*Task to carry out*
Up to and including the line with "a read alongside", restate the material below word for word, beginning with its first line.

*Source data*
==================================================

### config.mk
export PLATFORM = sky130hd
export DESIGN_NAME = icache_top
export DESIGN_NICKNAME = d
export VERILOG_FILES = /design/src/icache_addr_pkg.sv /design/src/icache_ctrl_pkg.sv /design/src/icache_line_array.sv /design/src/icache_lookup.sv /design/src/icache_refill_ctrl.sv /design/src/icache_top.sv
export VERILOG_INCLUDE_DIRS = /design/src /design/src/src
export SDC_FILE = /design/constraint.sdc
export NUM_CORES = 2
export LEC_CHECK = 0
export ABC_CLOCK_PERIOD_IN_PS = 40900
export BUFFER_PORTS_ARGS = -buffer_cell sky130_fd_sc_hd__buf_2
export CORE_ASPECT_RATIO = 0.9
export CORE_MARGIN = 8
export CORE_UTILIZATION = 50
export DETAILED_ROUTE_END_ITERATION = 8
export HOLD_SLACK_MARGIN = 0.05
export PLACE_DENSITY = 0.78
export SYNTH_ARGS = -nofsm -noshare
export SYNTH_HDL_FRONTEND = slang
export SYNTH_SLANG_ARGS = --single-unit
### constraint.sdc
create_clock -name cs -period 40.9 [get_ports cs]
set_input_delay 4.09 -clock cs [delete_from_list [all_inputs] [get_ports cs]]
set_output_delay 4.09 -clock cs [all_outputs]
set_load 0.05 [all_outputs]
[src/hw/psum_fifo.sv]
`include "acc_config.svh"

module psum_fifo #(
    parameter int DATA_WIDTH = `ACC_PSUM_WIDTH,
    parameter int FIFO_DEPTH = `ACC_FIFO_DEPTH
) (
    input  logic           clk,
    input  logic           rst_n,    // Clears pointers and count only
    input  logic           wren_i,
    input  logic           rden_i,
    input  acc_pkg::psum_t wdata_i,
    output logic           full_o,
    output logic           empty_o,
    output acc_pkg::psum_t rdata_o   // Head entry, no read latency
);
    import acc_pkg::*;

    localparam int PTR_W = (FIFO_DEPTH > 1) ? $clog2(FIFO_DEPTH) : 1;
    localparam int CNT_W = $clog2(FIFO_DEPTH + 1);

    logic [DATA_WIDTH-1:0] mem [FIFO_DEPTH];
    logic [PTR_W-1:0]      wr_ptr;
    logic [PTR_W-1:0]      rd_ptr;
    logic [CNT_W-1:0]      count;    // Occupancy
    logic                  do_wr;
    logic                  do_rd;

    assign full_o  = (count == CNT_W'(FIFO_DEPTH));
    assign empty_o = (count == '0);
    assign do_wr   = wren_i && (!full_o || rden_i);  // Full only with a read alongside
    assign do_rd   = rden_i && !empty_o;
    assign rdata_o = mem[rd_ptr];

    always_ff @(posedge clk) begin
        if (do_wr) begin
            mem[wr_ptr] <= wdata_i;
        end
    end

    always_ff @(posedge clk or negedge rst_n) begin
        if (!rst_n) begin
            wr_ptr <= '0;
            rd_ptr <= '0;
            count  <= '0;
        end else begin
            if (do_wr) begin
                wr_ptr <= (wr_ptr == PTR_W'(FIFO_DEPTH - 1)) ? '0 : wr_ptr + 1'b1;  // Wrap
            end
            if (do_rd) begin
                rd_ptr <= (rd_ptr == PTR_W'(FIFO_DEPTH - 1)) ? '0 : rd_ptr + 1'b1;
            end
            case ({do_wr, do_rd})
                2'b10:   count <= count + 1'b1;
                2'b01:   count <= count - 1'b1;
                default: count <= count;  // Read plus write keeps occupancy
            endcase
        end
    end

endmodule

[src/hw/acc_counter.sv]
`include "acc_config.svh"

module acc_counter (
    input  logic clk,
    input  logic rst_n,
    input  logic psum_en_i,      // Column-0 write strobe
    output logic ofmap_valid_o,  // Column-0 output valid
    output logic flush_o         // One cycle after the last final write
);
    import acc_pkg::*;

    localparam int BLOCK_WR    = `ACC_TILE_NUM * `ACC_FIFO_DEPTH;        // Writes per block
    localparam int FINAL_START = (`ACC_TILE_NUM - 1) * `ACC_FIFO_DEPTH;  // First final write
    localparam int CNT_W       = $clog2(BLOCK_WR);

    cnt_state_e       state_q;
    cnt_state_e       state_d;
    logic [CNT_W-1:0] wr_cnt_q;  // Column-0 writes so far in this block
    logic [CNT_W-1:0] wr_cnt_d;

    always_comb begin
        state_d  = state_q;
        wr_cnt_d = wr_cnt_q;
        case (state_q)
            ACCUMULATE: begin
                if (psum_en_i) begin
                    wr_cnt_d = wr_cnt_q + 1'b1;
                    if (wr_cnt_q == CNT_W'(FINAL_START - 1)) begin
                        state_d = FINAL_TILE;  // Next tile is the last
                    end
                end
            end
            FINAL_TILE: begin
                if (psum_en_i) begin
                    wr_cnt_d = wr_cnt_q + 1'b1;
                    if (wr_cnt_q == CNT_W'(BLOCK_WR - 1)) begin
                        wr_cnt_d = '0;
                        state_d  = FLUSH;
                    end
                end
            end
            default: state_d = ACCUMULATE;  // FLUSH lasts one cycle
        endcase
    end

    always_ff @(posedge clk or negedge rst_n) begin
        if (!rst_n) begin
            state_q  <= ACCUMULATE;
            wr_cnt_q <= '0;
        end else begin
            state_q  <= state_d;
            wr_cnt_q <= wr_cnt_d;
        end
    end

    assign ofmap_valid_o = (state_q == FINAL_TILE) && psum_en_i;
    assign flush_o       = (state_q == FLUSH);

endmodule

[src/hw/psum_accumulator.sv]
`include "acc_config.svh"

module psum_accumulator (
    input  logic                clk,
    input  logic                rst_n,
    input  acc_pkg::psum_row_t  psum_row_i,   // Skewed sums and write enables
    output acc_pkg::ofmap_row_t ofmap_row_o,
    output logic                ofmap_valid_o // Column 0 timing, column j is j cycles later
);
    import acc_pkg::*;

    localparam int N = `ACC_PE_SIZE;

    psum_t        fifo_rdata [N];  // Head of each column FIFO
    psum_t        fifo_wdata [N];  // Feedback plus new sum
    logic [N-1:0] fifo_full;       // Tile already stored
    logic [N-1:0] fifo_rden;
    logic [N-1:0] fifo_rst_n;
    logic [N-1:0] flush_sr;        // Bit j clears column j
    logic         flush;

    acc_counter u_counter (
        .clk           (clk),
        .rst_n         (rst_n),
        .psum_en_i     (psum_row_i.en[0]),
        .ofmap_valid_o (ofmap_valid_o),
        .flush_o       (flush)
    );

    // Flush walks right one column per cycle, same skew as the sums
    always_ff @(posedge clk or negedge rst_n) begin
        if (!rst_n) begin
            flush_sr <= '0;
        end else begin
            flush_sr <= {flush_sr[N-2:0], flush};
        end
    end

    genvar j;
    for (j = 0; j < N; j++) begin : g_col
        psum_t feedback;

        // Zero while the first tile preloads
        assign feedback      = fifo_full[j] ? fifo_rdata[j] : '0;
        assign fifo_wdata[j] = feedback + psum_row_i.psum[j];
        assign fifo_rden[j]  = psum_row_i.en[j] & fifo_full[j];  // Pop what is added back
        assign fifo_rst_n[j] = rst_n & ~flush_sr[j];

        psum_fifo #(
            .DATA_WIDTH (`ACC_PSUM_WIDTH),
            .FIFO_DEPTH (`ACC_FIFO_DEPTH)
        ) u_fifo (
            .clk     (clk),
            .rst_n   (fifo_rst_n[j]),
            .wren_i  (psum_row_i.en[j]),
            .rden_i  (fifo_rden[j]),
            .wdata_i (fifo_wdata[j]),
            .full_o  (fifo_full[j]),
            .empty_o (),
            .rdata_o (fifo_rdata[j])
        );
    end

    // Quantize by plain slicing of the write value
    always_comb begin
        for (int k = 0; k < N; k++) begin
            ofmap_row_o.q[k] = fifo_wdata[k][`ACC_SLICE_IDX-1 -: `ACC_DATA_WIDTH];
        end
    end

endmodule
`src/design/debug_mon_pkg.sv`:
```
// ------------------------------------------------------------------
// Shared widths, RISC-V system instruction encodings and the
// enumerations for instruction kind, debug cause and monitor state
// ------------------------------------------------------------------
`default_nettype none

package debug_mon_pkg;

  // PC, instruction and halt address width
  localparam int XLEN = 32;

  // ------------------------------------------------------------------
  // Instruction encodings
  // ------------------------------------------------------------------
  // c.ebreak arrives expanded to this same encoding, with the compressed flag set
  localparam logic [31:0] INSTR_EBREAK = 32'h0010_0073;
  localparam logic [31:0] INSTR_WFI    = 32'h1050_0073;
  localparam logic [31:0] INSTR_DRET   = 32'h7B20_0073;

  // ------------------------------------------------------------------
  // Enumerations
  // ------------------------------------------------------------------
  // Kind of the instruction at decode
  typedef enum logic [2:0] {
    KIND_OTHER   = 3'd0,
    KIND_EBREAK  = 3'd1,
    KIND_CEBREAK = 3'd2,
    KIND_WFI     = 3'd3,
    KIND_DRET    = 3'd4
  } instr_kind_e;

  // Values follow the dcsr.cause field
  typedef enum logic [2:0] {
    CAUSE_NONE    = 3'd0,
    CAUSE_EBREAK  = 3'd1,
    CAUSE_TRIGGER = 3'd2,
    CAUSE_HALTREQ = 3'd3,
    CAUSE_STEP    = 3'd4
  } dbg_cause_e;

  // Monitor state
  typedef enum logic [1:0] {
    ST_RUN   = 2'd0,
    ST_SLEEP = 2'd1,
    ST_DEBUG = 2'd2
  } mon_state_e;

endpackage : debug_mon_pkg

`default_nettype wire

```
`src/design/debug_cause_arb.sv`:
```
// ------------------------------------------------------------------
// Instruction classifier and fixed-priority debug cause selection,
// with the first-after-wake suppression flag
// ------------------------------------------------------------------
`timescale 1ns/10ps
`default_nettype none

module debug_cause_arb
  import debug_mon_pkg::*;
(
  input  wire logic            cov_assert_if,
  input  wire logic            rst_i,
  input  wire logic            accept_i,
  input  wire logic            run_i,
  input  wire logic            woke_i,
  input  wire logic [XLEN-1:0] instr_data_i,
  input  wire logic [XLEN-1:0] instr_pc_i,
  input  wire logic            instr_compressed_i,
  input  wire logic            debug_req_i,
  input  wire logic            ebreakm_i,
  input  wire logic            step_i,
  input  wire logic            trigger_en_i,
  input  wire logic [XLEN-1:0] trigger_addr_i,
  output instr_kind_e          kind_o,
  output dbg_cause_e           cause_o
);

  logic is_ebreak;
  logic trigger_hit;
  logic first_after_wake_q;

  // ------------------------------------------------------------------
  // Decode
  // ------------------------------------------------------------------
  assign is_ebreak   = (instr_data_i == INSTR_EBREAK);
  assign trigger_hit = trigger_en_i && (instr_pc_i == trigger_addr_i);

  always_comb begin
    if (is_ebreak) begin
      kind_o = instr_compressed_i ? KIND_CEBREAK : KIND_EBREAK;
    end else if (instr_data_i == INSTR_WFI) begin
      kind_o = KIND_WFI;
    end else if (instr_data_i == INSTR_DRET) begin
      kind_o = KIND_DRET;
    end else begin
      kind_o = KIND_OTHER;
    end
  end

  // ------------------------------------------------------------------
  // First instruction after an irq wake
  // ------------------------------------------------------------------
  always_ff @(posedge cov_assert_if) begin
    if (rst_i) begin
      first_after_wake_q <= 1'b0;
    end else if (woke_i) begin
      first_after_wake_q <= 1'b1;
    end else if (accept_i) begin
      first_after_wake_q <= 1'b0;
    end
  end

  // Priority: trigger, ebreak with ebreakm, halt request, step
  always_comb begin
    cause_o = CAUSE_NONE;
    if (accept_i && run_i) begin
      if (trigger_hit && !first_after_wake_q) begin
        cause_o = CAUSE_TRIGGER;
      end else if (is_ebreak && ebreakm_i && !first_after_wake_q) begin
        cause_o = CAUSE_EBREAK;
      end else if (debug_req_i) begin
        cause_o = CAUSE_HALTREQ;
      end else if (step_i) begin
        cause_o = CAUSE_STEP;
      end
    end
  end

endmodule : debug_cause_arb

`default_nettype wire

```
`src/design/debug_ctrl_fsm.sv`:
```
// ------------------------------------------------------------------
// Run / sleep / debug state machine with handshake ready, retire,
// dpc capture strobe and PC redirect generation
// ------------------------------------------------------------------
`timescale 1ns/10ps
`default_nettype none

module debug_ctrl_fsm
  import debug_mon_pkg::*;
(
  input  wire logic            cov_assert_if,
  input  wire logic            rst_i,
  input  wire logic            instr_valid_i,
  input  wire logic [XLEN-1:0] instr_pc_i,
  input  wire logic            instr_compressed_i,
  input  instr_kind_e          kind_i,
  input  dbg_cause_e           cause_i,
  input  wire logic            debug_req_i,
  input  wire logic            irq_pending_i,
  input  wire logic [XLEN-1:0] dpc_i,
  input  wire logic [XLEN-1:0] halt_addr_i,
  output logic                 instr_ready_o,
  output logic                 accept_o,
  output logic                 run_o,
  output logic                 woke_o,
  output logic                 capture_o,
  output dbg_cause_e           capture_cause_o,
  output logic [XLEN-1:0]      capture_pc_o,
  output logic                 retire_o,
  output logic                 sleep_o,
  output logic                 debug_mode_o,
  output logic                 redirect_valid_o,
  output logic [XLEN-1:0]      redirect_pc_o
);

  mon_state_e      state_q;
  mon_state_e      state_d;
  logic [XLEN-1:0] wfi_pc_q;
  logic [XLEN-1:0] next_pc;
  logic            redirect_set;
  logic            redirect_to_dpc;
  logic            redirect_dpc_q;

  assign instr_ready_o = (state_q != ST_SLEEP);
  assign accept_o      = instr_valid_i && instr_ready_o;
  assign run_o         = (state_q == ST_RUN);
  assign sleep_o       = (state_q == ST_SLEEP);
  assign debug_mode_o  = (state_q == ST_DEBUG);
  // Debug request outranks the interrupt while asleep
  assign woke_o        = sleep_o && irq_pending_i && !debug_req_i;
  assign next_pc       = instr_pc_i + (instr_compressed_i ? XLEN'(2) : XLEN'(4));

  // ------------------------------------------------------------------
  // Next state and strobes
  // ------------------------------------------------------------------
  always_comb begin
    state_d         = state_q;
    capture_o       = 1'b0;
    capture_cause_o = CAUSE_NONE;
    capture_pc_o    = instr_pc_i;
    retire_o        = 1'b0;
    redirect_set    = 1'b0;
    redirect_to_dpc = 1'b0;
    case (state_q)
      ST_RUN: begin
        if (accept_o && (cause_i != CAUSE_NONE)) begin
          state_d         = ST_DEBUG;
          capture_o       = 1'b1;
          capture_cause_o = cause_i;
          redirect_set    = 1'b1;
          // Stepped instruction completes, dpc points past it
          if (cause_i == CAUSE_STEP) begin
            capture_pc_o = next_pc;
            retire_o     = 1'b1;
          end
        end else if (accept_o) begin
          retire_o = 1'b1;
          if (kind_i == KIND_WFI) begin
            state_d = ST_SLEEP;
          end
        end
      end
      ST_SLEEP: begin
        if (debug_req_i) begin
          state_d         = ST_DEBUG;
          capture_o       = 1'b1;
          capture_cause_o = CAUSE_HALTREQ;
          capture_pc_o    = wfi_pc_q + XLEN'(4);
          redirect_set    = 1'b1;
        end else if (irq_pending_i) begin
          state_d = ST_RUN;
        end
      end
      ST_DEBUG: begin
        if (accept_o) begin
          if ((kind_i == KIND_EBREAK) || (kind_i == KIND_CEBREAK)) begin
            // Restart at the halt address, dpc and cause untouched
            redirect_set = 1'b1;
          end else if (kind_i == KIND_DRET) begin
            state_d         = ST_RUN;
            redirect_set    = 1'b1;
            redirect_to_dpc = 1'b1;
            retire_o        = 1'b1;
          end else begin
            retire_o = 1'b1;
          end
        end
      end
      default: state_d = ST_RUN;
    endcase
  end

  // ------------------------------------------------------------------
  // Registers
  // ------------------------------------------------------------------
  always_ff @(posedge cov_assert_if) begin
    if (rst_i) begin
      state_q          <= ST_RUN;
      redirect_valid_o <= 1'b0;
      redirect_dpc_q   <= 1'b0;
    end else begin
      state_q          <= state_d;
      redirect_valid_o <= redirect_set;
      redirect_dpc_q   <= redirect_to_dpc;
    end
  end

  // PC of the wfi that put the monitor to sleep
  always_ff @(posedge cov_assert_if) begin
    if (run_o && (state_d == ST_SLEEP)) begin
      wfi_pc_q <= instr_pc_i;
    end
  end

  assign redirect_pc_o = redirect_dpc_q ? dpc_i : halt_addr_i;

endmodule : debug_ctrl_fsm

`default_nettype wire

```
`src/design/debug_pc_capture.sv`:
```
// ------------------------------------------------------------------
// Debug PC, debug cause and aligned halt address registers
// ------------------------------------------------------------------
`timescale 1ns/10ps
`default_nettype none

module debug_pc_capture
  import debug_mon_pkg::*;
(
  input  wire logic            cov_assert_if,
  input  wire logic            rst_i,
  input  wire logic            capture_i,
  input  dbg_cause_e           capture_cause_i,
  input  wire logic [XLEN-1:0] capture_pc_i,
  input  wire logic [XLEN-1:0] dm_halt_addr_i,
  output logic [XLEN-1:0]      dpc_o,
  output dbg_cause_e           cause_o,
  output logic [XLEN-1:0]      halt_addr_o
);

  logic [XLEN-1:0] dpc_q;
  dbg_cause_e      cause_q;
  logic [XLEN-1:0] halt_addr_q;
  logic [XLEN-1:0] halt_addr_aligned;

  // Halt address is word aligned
  assign halt_addr_aligned = {dm_halt_addr_i[XLEN-1:2], 2'b00};

  // ------------------------------------------------------------------
  // dpc and cause
  // ------------------------------------------------------------------
  always_ff @(posedge cov_assert_if) begin
    if (rst_i) begin
      dpc_q   <= '0;
      cause_q <= CAUSE_NONE;
    end else if (capture_i) begin
      dpc_q   <= capture_pc_i;
      cause_q <= capture_cause_i;
    end
  end

  // ------------------------------------------------------------------
  // Halt address
  // ------------------------------------------------------------------
  // Sampled on entry only, so a change on dm_halt_addr_i during a
  // debug session does not move the ebreak restart target
  always_ff @(posedge cov_assert_if) begin
    if (capture_i) begin
      halt_addr_q <= halt_addr_aligned;
    end
  end

  assign dpc_o       = dpc_q;
  assign cause_o     = cause_q;
  assign halt_addr_o = halt_addr_q;

endmodule : debug_pc_capture

`default_nettype wire

```
`src/design/perf_counters.sv`:
```
// ------------------------------------------------------------------
// mcycle and minstret counters with per-counter inhibit
// ------------------------------------------------------------------
`timescale 1ns/10ps
`default_nettype none

module perf_counters #(
  parameter int CNT_W = 32
) (
  input  wire logic             cov_assert_if,
  input  wire logic             rst_i,
  input  wire logic             retire_i,
  input  wire logic             sleep_i,
  input  wire logic             mcycle_inhibit_i,
  input  wire logic             minstret_inhibit_i,
  output logic [CNT_W-1:0]      mcycle_o,
  output logic [CNT_W-1:0]      minstret_o
);

  logic [CNT_W-1:0] mcycle_q;
  logic [CNT_W-1:0] minstret_q;
  logic             mcycle_en;
  logic             minstret_en;

  // Clock does not advance mcycle while asleep
  assign mcycle_en   = !sleep_i && !mcycle_inhibit_i;
  assign minstret_en = retire_i && !minstret_inhibit_i;

  always_ff @(posedge cov_assert_if) begin
    if (rst_i) begin
      mcycle_q <= '0;
    end else if (mcycle_en) begin
      mcycle_q <= mcycle_q + CNT_W'(1);
    end
  end

  always_ff @(posedge cov_assert_if) begin
    if (rst_i) begin
      minstret_q <= '0;
    end else if (minstret_en) begin
      minstret_q <= minstret_q + CNT_W'(1);
    end
  end

  assign mcycle_o   = mcycle_q;
  assign minstret_o = minstret_q;

endmodule : perf_counters

`default_nettype wire

```
`src/design/debug_monitor_top.sv`:
```
// ------------------------------------------------------------------
// Debug-entry monitor top level: cause arbiter, control FSM,
// dpc capture and performance counters
// ------------------------------------------------------------------
`timescale 1ns/10ps
`default_nettype none

module debug_monitor_top
  import debug_mon_pkg::*;
#(
  parameter int CNT_W = 64
) (
  input  wire logic            cov_assert_if,
  input  wire logic            rst_i,
  // Decode handshake
  input  wire logic            instr_valid_i,
  input  wire logic [XLEN-1:0] instr_data_i,
  input  wire logic [XLEN-1:0] instr_pc_i,
  input  wire logic            instr_compressed_i,
  output logic                 instr_ready_o,
  // Debug and trigger controls
  input  wire logic            debug_req_i,
  input  wire logic            ebreakm_i,
  input  wire logic            step_i,
  input  wire logic            trigger_en_i,
  input  wire logic [XLEN-1:0] trigger_addr_i,
  input  wire logic [XLEN-1:0] dm_halt_addr_i,
  input  wire logic            irq_pending_i,
  input  wire logic            mcycle_inhibit_i,
  input  wire logic            minstret_inhibit_i,
  // Status
  output logic                 debug_mode_o,
  output logic                 sleep_o,
  output logic [XLEN-1:0]      dpc_o,
  output dbg_cause_e           cause_o,
  output logic                 redirect_valid_o,
  output logic [XLEN-1:0]      redirect_pc_o,
  output logic [CNT_W-1:0]     mcycle_o,
  output logic [CNT_W-1:0]     minstret_o
);

  instr_kind_e     kind;
  dbg_cause_e      sel_cause;
  dbg_cause_e      capture_cause;
  logic [XLEN-1:0] capture_pc;
  logic [XLEN-1:0] halt_addr;
  logic            accept;
  logic            run;
  logic            woke;
  logic            capture;
  logic            retire;

  debug_cause_arb u_cause_arb (
    .cov_assert_if      (cov_assert_if),
    .rst_i              (rst_i),
    .accept_i           (accept),
    .run_i              (run),
    .woke_i             (woke),
    .instr_data_i       (instr_data_i),
    .instr_pc_i         (instr_pc_i),
    .instr_compressed_i (instr_compressed_i),
    .debug_req_i        (debug_req_i),
    .ebreakm_i          (ebreakm_i),
    .step_i             (step_i),
    .trigger_en_i       (trigger_en_i),
    .trigger_addr_i     (trigger_addr_i),
    .kind_o             (kind),
    .cause_o            (sel_cause)
  );

  debug_ctrl_fsm u_ctrl_fsm (
    .cov_assert_if      (cov_assert_if),
    .rst_i              (rst_i),
    .instr_valid_i      (instr_valid_i),
    .instr_pc_i         (instr_pc_i),
    .instr_compressed_i (instr_compressed_i),
    .kind_i             (kind),
    .cause_i            (sel_cause),
    .debug_req_i        (debug_req_i),
    .irq_pending_i      (irq_pending_i),
    .dpc_i              (dpc_o),
    .halt_addr_i        (halt_addr),
    .instr_ready_o      (instr_ready_o),
    .accept_o           (accept),
    .run_o              (run),
    .woke_o             (woke),
    .capture_o          (capture),
    .capture_cause_o    (capture_cause),
    .capture_pc_o       (capture_pc),
    .retire_o           (retire),
    .sleep_o            (sleep_o),
    .debug_mode_o       (debug_mode_o),
    .redirect_valid_o   (redirect_valid_o),
    .redirect_pc_o      (redirect_pc_o)
  );

  debug_pc_capture u_pc_capture (
    .cov_assert_if   (cov_assert_if),
    .rst_i           (rst_i),
    .capture_i       (capture),
    .capture_cause_i (capture_cause),
    .capture_pc_i    (capture_pc),
    .dm_halt_addr_i  (dm_halt_addr_i),
    .dpc_o           (dpc_o),
    .cause_o         (cause_o),
    .halt_addr_o     (halt_addr)
  );

  perf_counters #(
    .CNT_W (CNT_W)
  ) u_perf_counters (
    .cov_assert_if      (cov_assert_if),
    .rst_i              (rst_i),
    .retire_i           (retire),
    .sleep_i            (sleep_o),
    .mcycle_inhibit_i   (mcycle_inhibit_i),
    .minstret_inhibit_i (minstret_inhibit_i),
    .mcycle_o           (mcycle_o),
    .minstret_o         (minstret_o)
  );

endmodule : debug_monitor_top

`default_nettype wire

```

==================================================

*Written response*
### config.mk
export PLATFORM = sky130hd
export DESIGN_NAME = icache_top
export DESIGN_NICKNAME = d
export VERILOG_FILES = /design/src/icache_addr_pkg.sv /design/src/icache_ctrl_pkg.sv /design/src/icache_line_array.sv /design/src/icache_lookup.sv /design/src/icache_refill_ctrl.sv /design/src/icache_top.sv
export VERILOG_INCLUDE_DIRS = /design/src /design/src/src
export SDC_FILE = /design/constraint.sdc
export NUM_CORES = 2
export LEC_CHECK = 0
export ABC_CLOCK_PERIOD_IN_PS = 40900
export BUFFER_PORTS_ARGS = -buffer_cell sky130_fd_sc_hd__buf_2
export CORE_ASPECT_RATIO = 0.9
export CORE_MARGIN = 8
export CORE_UTILIZATION = 50
export DETAILED_ROUTE_END_ITERATION = 8
export HOLD_SLACK_MARGIN = 0.05
export PLACE_DENSITY = 0.78
export SYNTH_ARGS = -nofsm -noshare
export SYNTH_HDL_FRONTEND = slang
export SYNTH_SLANG_ARGS = --single-unit
### constraint.sdc
create_clock -name cs -period 40.9 [get_ports cs]
set_input_delay 4.09 -clock cs [delete_from_list [all_inputs] [get_ports cs]]
set_output_delay 4.09 -clock cs [all_outputs]
set_load 0.05 [all_outputs]
[src/hw/psum_fifo.sv]
`include "acc_config.svh"

module psum_fifo #(
    parameter int DATA_WIDTH = `ACC_PSUM_WIDTH,
    parameter int FIFO_DEPTH = `ACC_FIFO_DEPTH
) (
    input  logic           clk,
    input  logic           rst_n,    // Clears pointers and count only
    input  logic           wren_i,
    input  logic           rden_i,
    input  acc_pkg::psum_t wdata_i,
    output logic           full_o,
    output logic           empty_o,
    output acc_pkg::psum_t rdata_o   // Head entry, no read latency
);
    import acc_pkg::*;

    localparam int PTR_W = (FIFO_DEPTH > 1) ? $clog2(FIFO_DEPTH) : 1;
    localparam int CNT_W = $clog2(FIFO_DEPTH + 1);

    logic [DATA_WIDTH-1:0] mem [FIFO_DEPTH];
    logic [PTR_W-1:0]      wr_ptr;
    logic [PTR_W-1:0]      rd_ptr;
    logic [CNT_W-1:0]      count;    // Occupancy
    logic                  do_wr;
    logic                  do_rd;

    assign full_o  = (count == CNT_W'(FIFO_DEPTH));
    assign empty_o = (count == '0);
    assign do_wr   = wren_i && (!full_o || rden_i);  // Full only with a read alongside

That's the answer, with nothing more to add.